Ähnlich interpretieren die Dresdner Neuesten Nachrichten die Abstimmung im Bundestag: Sie signalisiere den europäischen Partnern, dass Deutschland "im Gegensatz zu Italien zwar weiter die Lokomotive im Konsolidierungsprozess spielen" werde. "Der größte EU-Nettozahler ist aber nicht mehr bereit, unbegrenzt Risiken zu tragen. Jetzt sind definitiv die Schuldnerstaaten dran, ihre Hausaufgaben zu erledigen. Wenn die Kanzlerin hier einen Durchbruch schafft, wird ihr möglicherweise auch in Deutschland die Anerkennung für ihr Krisenmanagement zuteil."

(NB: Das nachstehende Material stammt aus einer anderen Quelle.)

--- src/rtl/wq_round_cnt.sv ---
// Holds the count of high packets served in the current round.
// Assumes: load_en pulses only at decision edges.
module wq_round_cnt #(
    parameter int CNT_W   = 4,
    parameter int MAX_CNT = 12
) (
    input  logic             clk,
    input  logic             rst_n,
    input  logic             load_en,
    input  logic [CNT_W-1:0] load_val,
    output logic [CNT_W-1:0] cnt
);
    // Count register with synchronous reset.
    always_ff @(posedge clk) begin
        if (!rst_n)       cnt <= '0;
        else if (load_en) cnt <= load_val;
    end


    cnt_range_chk: assert property (@(posedge clk) disable iff (!rst_n)
        cnt < CNT_W'(MAX_CNT));
endmodule
--- config.mk ---
export PLATFORM = sky130hd
export DESIGN_NAME = frame_tx_replay
export DESIGN_NICKNAME = d
export VERILOG_FILES = /design/src/rtl/frame_tx_pkg.sv /design/src/rtl/replay_store.sv /design/src/rtl/stall_detect.sv /design/src/rtl/frame_pack.sv /design/src/rtl/frame_tx_replay.sv
export SDC_FILE = /design/constraint.sdc
export NUM_CORES = 1
export LEC_CHECK = 0
export ABC_CLOCK_PERIOD_IN_PS = 18000
export BUFFER_PORTS_ARGS = -buffer_cell sky130_fd_sc_hd__buf_2
export CAP_MARGIN = 20
export CELL_PAD_IN_SITES_DETAIL_PLACEMENT = 1
export CELL_PAD_IN_SITES_GLOBAL_PLACEMENT = 2
export CORE_MARGIN = 1
export CORE_UTILIZATION = 52
export DETAILED_ROUTE_END_ITERATION = 10
export GPL_ROUTABILITY_DRIVEN = 0
export MAX_ROUTING_LAYER = met4
export PLACE_DENSITY = 0.85
export RECOVER_POWER = 100
export SYNTH_ARGS = -nofsm -noshare
export SYNTH_HDL_FRONTEND = slang
export SYNTH_SLANG_ARGS = --single-unit
--- constraint.sdc ---
create_clock -name clk -period 18 [get_ports clk]
set_input_delay 3.6 -clock clk [delete_from_list [all_inputs] [get_ports clk]]
set_output_delay 3.6 -clock clk [all_outputs]
set_load 0.1 [all_outputs]
--- src/rtl/frame_tx_pkg.sv ---
package frame_tx_pkg;

    localparam int PAY_W   = 72;
    localparam int CRC_W   = 6;
    localparam int OP_W    = 8;
    localparam int FRAME_W = PAY_W + 2 + CRC_W;
    localparam logic [CRC_W-1:0] CRC_POLY = 6'h03;
    localparam logic [CRC_W-1:0] CRC_SEED = 6'h3F;

    typedef enum logic [OP_W-1:0] {
        OP_PAUSE  = 8'h00,
        OP_REPLAY = 8'h01
    } link_op_e;

    typedef enum logic [1:0] {
        RP_IDLE,
        RP_MARK,
        RP_RESEND
    } rp_state_e;

    typedef struct packed {
        logic [PAY_W-1:0] payload;
        logic             is_link;
        logic             ack;
        logic [CRC_W-1:0] crc;
    } frame_t;

    // Bit-serial CRC over payload plus the two control bits, MSB first.
    function automatic logic [CRC_W-1:0] crc_calc(input logic [PAY_W+1:0] bits);
        logic [CRC_W-1:0] c;
        logic             fb;
        c = CRC_SEED;
        for (int i = PAY_W + 1; i >= 0; i--) begin
            fb = c[CRC_W-1] ^ bits[i];
            c  = {c[CRC_W-2:0], 1'b0};
            if (fb) c = c ^ CRC_POLY;
        end
        return c;
    endfunction

    function automatic logic [PAY_W-1:0] link_word(input link_op_e op);
        return {op, {(PAY_W-OP_W){1'b0}}};
    endfunction

    function automatic frame_t make_frame(input logic [PAY_W-1:0] pay,
                                          input logic is_link,
                                          input logic ack);
        frame_t f;
        f.payload = pay;
        f.is_link = is_link;
        f.ack     = ack;
        f.crc     = crc_calc({pay, is_link, ack});
        return f;
    endfunction

endpackage

--- src/rtl/replay_store.sv ---
module replay_store
    import frame_tx_pkg::*;
#(
    parameter int DEPTH = 16,
    localparam int PTR_W = (DEPTH > 1) ? $clog2(DEPTH) : 1,
    localparam int OCC_W = $clog2(DEPTH + 1)
) (
    input  logic             clk,
    input  logic             rst,
    input  logic             push_i,
    input  logic [PAY_W-1:0] push_data_i,
    input  logic             retire_i,
    input  logic [PTR_W-1:0] rd_idx_i,
    output logic [PAY_W-1:0] rd_data_o,
    output logic [PTR_W-1:0] head_o,
    output logic [OCC_W-1:0] occ_o
);
    localparam logic [PTR_W-1:0] LAST = PTR_W'(DEPTH - 1);

    logic [PAY_W-1:0] mem [DEPTH];
    logic [PTR_W-1:0] head_q, tail_q;
    logic [OCC_W-1:0] occ_q;
    logic             do_retire;

    assign do_retire = retire_i && (occ_q != '0);

    always_ff @(posedge clk) begin
        if (push_i) mem[tail_q] <= push_data_i;
    end

    always_ff @(posedge clk) begin
        if (rst) begin
            head_q <= '0;
            tail_q <= '0;
            occ_q  <= '0;
        end else begin
            if (push_i)    tail_q <= (tail_q == LAST) ? '0 : tail_q + 1'b1;
            if (do_retire) head_q <= (head_q == LAST) ? '0 : head_q + 1'b1;
            if (push_i && !do_retire)      occ_q <= occ_q + 1'b1;
            else if (!push_i && do_retire) occ_q <= occ_q - 1'b1;
        end
    end

    assign rd_data_o = mem[rd_idx_i];
    assign head_o    = head_q;
    assign occ_o     = occ_q;
endmodule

Zwar fahre die Kanzlerin "mit einer breiten Mehrheit und einem robusten Mandat zu den entscheidenden Verhandlungen nach Brüssel", aber "der Schein trügt", mahnen die Badische Neueste Nachrichten. Denn "der Streit um den richtigen Weg aus der Schuldenkrise (ist) noch nicht ausgestanden". Trotz der 503 Ja-Stimmen zum neuen Rettungsschirm seien sich die Parteien längst nicht einig. "Die Opposition wirft der Koalition vor, zu lange gezögert, zu viel taktiert und damit die Kosten für die Rettung Griechenlands in noch astronomischere Höhen getrieben zu haben."